Furthermore, the Hilbert transform can be easily realized by MATLAB toolbox function “hilbert.” In detail, uα equals u_pcc, and u_β equals the imaginary part of the Hilbert transform results.

2.3 αβ→dq transform

Through Section 2.2, the αβ-frame values can be obtained. Then, the dq-frame values can be further transformed from αβ frame, and the transform formula is as follows

$\left[\begin{array}{c}{u}_{\mathrm{d}}\\ u_{\mathrm{q}}\end{array}\right]=\left[\begin{array}{cc}\cos \phi & \sin \phi \\ -\sin \phi & \cos \phi \end{array}\right]\left[\begin{array}{c}{u}_{\alpha }\\ u_{\beta }\end{array}\right](5)$

where, u_d and u_q are the dq-frame voltage responses. The above process takes the voltage transform as an example. Furthermore, for the current transform, it is consistent with the above process. Thus, i_d and i_q can be further obtained with the above process.

2.4 Impedance calculation

When the dq-frame voltage/current values are obtained, the power supply network impedance can be calculated. The equivalent dq-frame impedance matrix is marked as Z_dq, and its corresponding circuit relationship can be derived as

$\left[\begin{array}{c}{u}_{\mathrm{d}}\\ u_{\mathrm{q}}\end{array}\right]=\left[\begin{array}{cc}{Z}_{\mathrm{d}\mathrm{d}}& Z_{\mathrm{d}\mathrm{q}}\\ Z_{\mathrm{q}\mathrm{d}}& Z_{\mathrm{q}\mathrm{q}}\end{array}\right]\left[\begin{array}{c}{i}_{\mathrm{d}}\\ i_{\mathrm{q}}\end{array}\right](6)$

where, Z_dd, Z_dq, Z_qd and Z_qq are the four elements of the dq-frame impedance matrix Z_dq. To calculate the Z_dq, two sets of linearly independent dq-frame voltage/current data are required, which can be expressed as

${\mathbf{Z}}_{\mathbf{d}\mathbf{q}}=\left[\begin{array}{cc}{Z}_{dd}& Z_{dq}\\ Z_{qd}& Z_{qq}\end{array}\right]=\left[\begin{array}{cc}{u}_{d1}& u_{d2}\\ u_{q1}& u_{q2}\end{array}\right]\cdot {\left[\begin{array}{cc}{i}_{d1}& i_{d2}\\ i_{q1}& i_{q2}\end{array}\right]}^{-1}(7)$

where, subscripts “1” and “2” represent two sets of dq-frame voltage/current responses, respectively. As can be seen, the traditional dq-frame impedance identification methods require at least two harmonic disturbance injections to calculate the corresponding dq-frame impedance Z_dq, which is a limitation and should be further improved.

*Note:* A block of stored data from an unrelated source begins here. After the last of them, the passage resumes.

This design comes from an exercise in tuning for small area, a short achievable clock period and few clock cycles per item on the open sky130 flow, not from production work. Where RTL was checked, it was by simulation tests only, not by an equivalence proof against the original.

==> trial 68: inputs <==
## aes_enc
module aes_enc (
    input  wire         clk,
    input  wire         rst,         
    input  wire         start,       
    input  wire [1:0]   key_len,     
    input  wire [255:0] key,         
    input  wire [127:0] din,         
    output wire         ready,       
    output reg          done,        
    output wire [127:0] dout
);
    reg        busy;         
    reg        rdy;          
    reg        last;         
    reg  [3:0] cnt;          
    reg        m192, m256;   
    reg  [2:0] kc;           
    reg  [7:0] rcon;         
    assign ready = rdy;
    wire       m192_d = rdy ? (key_len == 2'd1) : m192;
    wire       m256_d = rdy ? (key_len == 2'd2) : m256;
    wire       m128_d = !m192_d && !m256_d;
    wire [2:0] kc_d   = rdy ? ((key_len == 2'd0) ? 3'd0 : 3'd4) :
                        (m192 && kc == 3'd4) ? 3'd2 : (m192 && kc == 3'd2) ? 3'd0 :
                        (!m192 && !m256) ? 3'd0 : kc ^ 3'd4;
    wire       r1_d   = rdy;
    wire       kc0_d  = (kc_d == 3'd0);
    wire       kc4_d  = (kc_d == 3'd4);
    wire       p0_d   = kc0_d || (m256_d && kc4_d && !r1_d);     
    wire       p2_d   = m192_d && kc4_d;                         
    wire       ik01_d = r1_d && (m256_d || m192_d);              
    wire       ik23_d = r1_d && m256_d;                          
    reg kc0, p2, rotw;
    reg sa01, sb01, sa23, sb23, sc;      
    reg c0, c1, c2, c3;                  
    reg m01, m23;                        
    reg sn1a, sn1b, sn2a, sn2b;          
    always @(posedge clk) begin
        kc0  <= kc0_d;
        p2   <= p2_d;
        rotw <= kc0_d || p2_d;
        sa01 <= m256_d || ik01_d;
        sb01 <= m192_d && !ik01_d;
        sa23 <= m256_d;
        sb23 <= m192_d;
        sc   <= m128_d;
        c0   <= !(p0_d || ik01_d);
        c1   <= !ik01_d;
        c2   <= !(p2_d || ik23_d);
        c3   <= !ik23_d;
        m01  <= p0_d;
        m23  <= p0_d || p2_d;
        sn1a <= !kc0_d;
        sn1b <= !(m256_d && kc4_d && !r1_d);
        sn2a <= !(p2_d && !r1_d);
        sn2b <= !(p2_d && r1_d);
    end
    reg  [255:0] kw;
    wire [31:0]  K [0:7];
    genvar k;
    generate
  ...
clock: 15.0 ns
lec_check: 0
cap_margin: 20
core_margin: 2
core_utilization: 60
place_density: 0.7
slew_margin: 20
synth_hierarchical: 1
standard.sh (not shown) runs the stock make flow with config.mk's settings and CLKGATE_MAP_FILE= SYNTH_SCRIPT=/design/flow/synth_recipe.tcl, a recipe that flattens the netlist after the stock synthesis.
==> flow/flow/run.sh <==
#!/bin/bash
# Layout flow: the standard flow (standard.sh, unchanged synthesis), with
# plain buf_1 cells as the port buffers instead of the flow's default choice.
set -euo pipefail
bash standard.sh "BUFFER_PORTS_ARGS=-buffer_cell sky130_fd_sc_hd__buf_1" finish > make_finish.log 2>&1
==> inputs of trial 66, as changes to trial 68 <==
--- a/flow/design.v
+++ b/flow/design.v
@@ -3,15 +3,15 @@
     wire T1, T2, T3, T4, T5, T6, T7, T8, T9, T10, T11, T12, T13, T14, T15, T16;
     wire T17, T18, T19, T20, T21, T22, T23, T24, T25, T26, T27, M1, M2, M3, M4, M5;
     wire M6, M7, M8, M9, M10, M11, M12, M13, M14, M15, M16, M17, M18, M19, M20, M21;
     wire M22, M23, M24, M25, M26, M27, M28, M29, M30, M31, M32, M33, M34, M35, M36, M37;
     wire M38, M39, M40, M41, M42, M43, M44, M45, M46, M47, M48, M49, M50, M51, M52, M53;
     wire M54, M55, M56, M57, M58, M59, M60, M61, M62, M63, L0, L1, L2, L3, L4, L5;
     wire L6, L7, L8, L9, L10, L11, L12, L13, L14, L15, L16, L17, L18, L19, L20, L21;
-    wire L22, L23, L24, L25, L26, L27, L28, L29, S0, S1, S2, S3, S4, S5, S6, S7;
+    wire L22, L23, L24, L25, L26, L27, L28, L29;
     aes_xor2  g0   (.a(U0), .b(U3), .y(T1));
     aes_xor2  g1   (.a(U0), .b(U5), .y(T2));
     aes_xor2  g2   (.a(U0), .b(U6), .y(T3));
     aes_xor2  g3   (.a(U3), .b(U5), .y(T4));
     aes_xor2  g4   (.a(U4), .b(U6), .y(T5));
     aes_xor2  g5   (.a(T1), .b(T5), .y(T6));
     aes_xor2  g6   (.a(U1), .b(U2), .y(T7));
@@ -124,32 +124,37 @@
     aes_xor2  g113 (.a(L18), .b(L2), .y(L23));
     aes_xor2  g114 (.a(L15), .b(L9), .y(L24));
     aes_xor2  g115 (.a(L6), .b(L10), .y(L25));
     aes_xor2  g116 (.a(L7), .b(L9), .y(L26));
     aes_xor2  g117 (.a(L8), .b(L10), .y(L27));
     aes_xor2  g118 (.a(L11), .b(L14), .y(L28));
     aes_xor2  g119 (.a(L11), .b(L17), .y(L29));
-    aes_xor2  g120 (.a(L6), .b(L24), .y(S0));
-    aes_xnor2 g121 (.a(L16), .b(L26), .y(S1));
-    aes_xnor2 g122 (.a(L19), .b(L28), .y(S2));
-    aes_xor2  g123 (.a(L6), .b(L21), .y(S3));
-    aes_xor2  g124 (.a(L20), .b(L22), .y(S4));
-    aes_xor2  g125 (.a(L25), .b(L29), .y(S5));
-    aes_xnor2 g126 (.a(L13), .b(L27), .y(S6));
-    aes_xnor2 g127 (.a(L6), .b(L23), .y(S7));
-    assign y = {S0, S1, S2, S3, S4, S5, S6, S7};
+    aes_xor2  g120 (.a(L6), .b(L24), .y(y[7]));
+    aes_xnor2 g121 (.a(L16), .b(L26), .y(y[6]));
+    aes_xnor2 g122 (.a(L19), .b(L28), .y(y[5]));
+    aes_xor2  g123 (.a(L6), .b(L21), .y(y[4]));
+    aes_xor2  g124 (.a(L20), .b(L22), .y(y[3]));
+    aes_xor2  g125 (.a(L25), .b(L29), .y(y[2]));
+    aes_xnor2 g126 (.a(L13), .b(L27), .y(y[1]));
+    aes_xnor2 g127 (.a(L6), .b(L23), .y(y[0]));
 endmodule
 module aes_xor2_b  (input wire a, input wire b, output wire y); assign y = a ^ b;    endmodule
 module aes_xnor2_b (input wire a, input wire b, output wire y); assign y = ~(a ^ b); endmodule
 module aes_nand2_b (input wire a, input wire b, output wire y); assign y = ~(a & b); endmodule
 module aes_nor2_b  (input wire a, input wire b, output wire y); assign y = ~(a | b); endmodule
 module aes_inv_b   (input wire a, output wire y);               assign y = ~a;       endmodule
 module aes_o22ai_b (input wire a1, input wire a2, input wire b1, input wire b2, output wire y);
     assign y = ~((a1 | a2) & (b1 | b2));
 endmodule
+module aes_a22o_b  (input wire a1, input wire a2, input wire b1, input wire b2, output wire y);
+    assign y = (a1 & a2) | (b1 & b2);
+endmodule
+module aes_o21ai_b (input wire a1, input wire a2, input wire b1, output wire y);
+    assign y = ~((a1 | a2) & b1);
+endmodule
 module aes_a222oi_b (input wire sa, input wire a, input wire sb, input wire b, input wire sc, input wire c,
                      output wire y);
     assign y = ~((sa & a) | (sb & b) | (sc & c));
 endmodule
 module aes_xor2 #(parameter W = 1) (input wire [W-1:0] a, input wire [W-1:0] b, output wire [W-1:0] y);
     genvar i;
     generate for (i = 0; i < W; i = i + 1) begin : g
@@ -190,14 +195,27 @@
 module aes_a222oi #(parameter W = 1) (input wire sa, input wire [W-1:0] a, input wire sb, input wire [W-1:0] b,
                                       input wire sc, input wire [W-1:0] c, output wire [W-1:0] y);
     genvar i;
     generate for (i = 0; i < W; i = i + 1) begin : g
         aes_a222oi_b u (.sa(sa), .a(a[i]), .sb(sb), .b(b[i]), .sc(sc), .c(c[i]), .y(y[i]));
     end endgenerate
 endmodule
+module aes_a22o #(parameter W = 1) (input wire sa, input wire [W-1:0] a, input wire sb, input wire [W-1:0] b,
+                                    output wire [W-1:0] y);
+    genvar i;
+    generate for (i = 0; i < W; i = i + 1) begin : g
+        aes_a22o_b u (.a1(sa), .a2(a[i]), .b1(sb), .b2(b[i]), .y(y[i]));
+    end endgenerate
+endmodule
+module aes_o21ai #(parameter W = 1) (input wire s, input wire [W-1:0] a, input wire [W-1:0] b, output wire [W-1:0] y);
+    genvar i;
+    generate for (i = 0; i < W; i = i + 1) begin : g
+        aes_o21ai_b u (.a1(s), .a2(a[i]), .b1(b[i]), .y(y[i]));
+    end endgenerate
+endmodule
 module aes_enc (
     input  wire         clk,
     input  wire         rst,         
     input  wire         start,       
     input  wire [1:0]   key_len,     
     input  wire [255:0] key,         
     input  wire [127:0] din,         
@@ -290,25 +308,26 @@
                             .b({K[1][23:0], K[1][31:24]}), .sb(sn2b), .y(sn2));
     aes_nor2  #(32) u_sin  (.a(sn1), .b(sn2), .y(sin));
     aes_sbox u_ks0 (.x(sin[31:24]), .y(sw[31:24]));
     aes_sbox u_ks1 (.x(sin[23:16]), .y(sw[23:16]));
     aes_sbox u_ks2 (.x(sin[15:8]),  .y(sw[15:8]));
     aes_sbox u_ks3 (.x(sin[7:0]),   .y(sw[7:0]));
     wire [31:0] g0, g2;
-    wire [127:0] nw;
+    wire [127:0] nw_n;
     aes_nand2 #(32) u_g0 (.a({32{m01}}), .b(sw), .y(g0));
     aes_nand2 #(32) u_g2 (.a({32{m23}}), .b(sw), .y(g2));
-    aes_xnor2 #(32) u_n0 (.a(A[0]), .b(g0), .y(nw[127:96]));
-    aes_xnor2 #(32) u_n1 (.a(A[1]), .b(g0), .y(nw[95:64]));
-    aes_xnor2 #(32) u_n2 (.a(A[2]), .b(g2), .y(nw[63:32]));
-    aes_xnor2 #(32) u_n3 (.a(A[3]), .b(g2), .y(nw[31:0]));
-    wire [255:0] kw_dn, kw_d;
-    aes_o22ai #(128) u_kwh (.a(key[127:0]),   .sa(busy), .b(kw[127:0]), .sb(rdy), .y(kw_dn[255:128]));
-    aes_o22ai #(128) u_kwl (.a(key[255:128]), .sa(busy), .b(nw),        .sb(rdy), .y(kw_dn[127:0]));
-    aes_inv   #(256) u_kwi (.a(kw_dn), .y(kw_d));
+    aes_xor2  #(32) u_n0 (.a(A[0]), .b(g0), .y(nw_n[127:96]));
+    aes_xor2  #(32) u_n1 (.a(A[1]), .b(g0), .y(nw_n[95:64]));
+    aes_xor2  #(32) u_n2 (.a(A[2]), .b(g2), .y(nw_n[63:32]));
+    aes_xor2  #(32) u_n3 (.a(A[3]), .b(g2), .y(nw_n[31:0]));
+    wire [255:0] kw_d;
+    wire [127:0] kh_n;
+    aes_a22o  #(128) u_kwh (.sa(rdy), .a(key[127:0]), .sb(busy), .b(kw[127:0]), .y(kw_d[255:128]));
+    aes_nand2 #(128) u_khn (.a({128{rdy}}), .b(key[255:128]), .y(kh_n));
+    aes_o21ai #(128) u_kwl (.s(rdy), .a(nw_n), .b(kh_n), .y(kw_d[127:0]));
     reg  [127:0] st_n;
     wire [127:0] x;                  
     aes_xnor2 #(128) u_ark (.a(st_n), .b(kw[127:0]), .y(x));
     assign dout = x;
     wire [7:0] sb [0:15];
     genvar n;
     generate
@@ -318,69 +337,59 @@
     endgenerate
     wire [7:0] sr [0:15];
     generate
         for (n = 0; n < 16; n = n + 1) begin : g_sr
             assign sr[n] = sb[((n / 4 + n % 4) % 4) * 4 + n % 4];
         end
     endgenerate
-    reg  e;                          
-    wire [127:0] mo;
+    reg  rsel, esel, lsel;           
+    wire [127:0] mc, srw;
     generate
         for (n = 0; n < 4; n = n + 1) begin : g_mc
             wire [31:0] s = {sr[4*n], sr[4*n + 1], sr[4*n + 2], sr[4*n + 3]};
             wire [31:0] u;           
-            wire [7:0]  tt;          
+            wire [31:0] w;           
             wire [11:0] h;           
-            wire [31:0] v, vg;
             aes_xor2 #(32) u_u (.a(s), .b({s[23:0], s[31:24]}), .y(u));
-            aes_xor2 #(8)  u_t (.a(u[31:24]), .b(u[15:8]), .y(tt));
+            aes_xor2 #(32) u_w (.a({s[23:0], s[31:24]}), .b({u[15:0], u[31:16]}), .y(w));
             genvar i;
             for (i = 0; i < 4; i = i + 1) begin : g_i
                 wire [7:0] ui = u[31 - 8*i -: 8];
                 aes_xor2 #(3) u_h (.a({ui[0], ui[2], ui[3]}), .b({3{ui[7]}}), .y(h[3*i +: 3]));
-                aes_xor2 #(8) u_v (.a(tt),
+                aes_xor2 #(8) u_m (.a(w[31 - 8*i -: 8]),
                                    .b({ui[6:4], h[3*i], h[3*i + 1], ui[1], h[3*i + 2], ui[7]}),
-                                   .y(v[31 - 8*i -: 8]));
+                                   .y(mc[127 - 32*n - 8*i -: 8]));
             end
-            aes_nand2 #(32) u_g (.a({32{e}}), .b(v), .y(vg));
-            aes_xnor2 #(32) u_o (.a(s), .b(vg), .y(mo[127 - 32*n -: 32]));
+            assign srw[127 - 32*n -: 32] = s;
         end
     endgenerate
     wire [127:0] st_d;
-    aes_o22ai #(128) u_st (.a(din), .sa(busy), .b(mo), .sb(rdy), .y(st_d));
+    aes_a222oi #(128) u_st (.sa(rsel), .a(din), .sb(esel), .b(mc), .sc(lsel), .c(srw), .y(st_d));
     always @(posedge clk) begin
         st_n <= st_d;
         kw   <= kw_d;
     end
     always @(posedge clk) begin
         m192 <= m192_d;
         m256 <= m256_d;
         kc   <= kc_d;
         if (rdy) begin
             cnt   <= (key_len == 2'd0) ? 4'd9 : (key_len == 2'd1) ? 4'd11 : 4'd13;
             rcon  <= 8'h01;
             last  <= 1'b0;
-            e     <= 1'b1;
         end else begin
             if (rotw) rcon <= {rcon[6:0], 1'b0} ^ (rcon[7] ? 8'h1b : 8'h00);
             cnt   <= cnt - 4'd1;
             last  <= (cnt == 4'd1);
-            e     <= (cnt != 4'd1);
         end
     end
+    wire busy_d = !rst && (rdy ? start : !last);
+    wire last_d = !rdy && (cnt == 4'd1);
     always @(posedge clk) begin
-        if (rst) begin
-            busy <= 1'b0;
-            rdy  <= 1'b1;
-            done <= 1'b0;
-        end else begin
-            done <= busy && last;
-            if (rdy) begin
-                busy <= start;
-                rdy  <= !start;
-            end else if (last) begin
-                busy <= 1'b0;
-                rdy  <= 1'b1;
-            end
-        end
+        busy <= busy_d;
+        rdy  <= !busy_d;
+        done <= !rst && busy && last;
+        rsel <= !busy_d;
+        esel <= busy_d && !last_d;
+        lsel <= busy_d && last_d;
     end
 endmodule
==> flow/flow/run.sh (replaced) <==
#!/bin/bash
# Layout flow: the standard flow (standard.sh, unchanged synthesis), with
# plain buf_1 cells as the port buffers instead of the flow's default choice,
# and timing repair asked for a setup margin (the SDC is unchanged).
set -euo pipefail
bash standard.sh "BUFFER_PORTS_ARGS=-buffer_cell sky130_fd_sc_hd__buf_1" "SETUP_SLACK_MARGIN=8.7" finish > make_finish.log 2>&1
Settings changed: CORE_UTILIZATION 60 to 45, PLACE_DENSITY 0.7 to 0.6.
==> impl_results.md <==
* Met2 usage at 63.9%
* FF+latch count, synth at 422
* Part of the Yosys area used for sequential elements at 19.3%
* Die Wd at 274 um
* Most frequent cells in the layout: 1873 x xor2_1, 983 x nand2_1, 924 x xnor2_1
* Post-cts resize count at 0
* Reg2reg end: st_n[74]
* Status: no timing/DRC/antenna violations
(the above is from trial 68)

3 Detailed mathematical derivations of dq-frame impedance at the positive and negative frequencies

This section presents the impedance expressions of the basic components of the power supply network (inductor, capacitor, and resistor) at positive and negative frequencies, which provides a theoretical basis for proposing the novel dq-frame impedance identification method in Section 4.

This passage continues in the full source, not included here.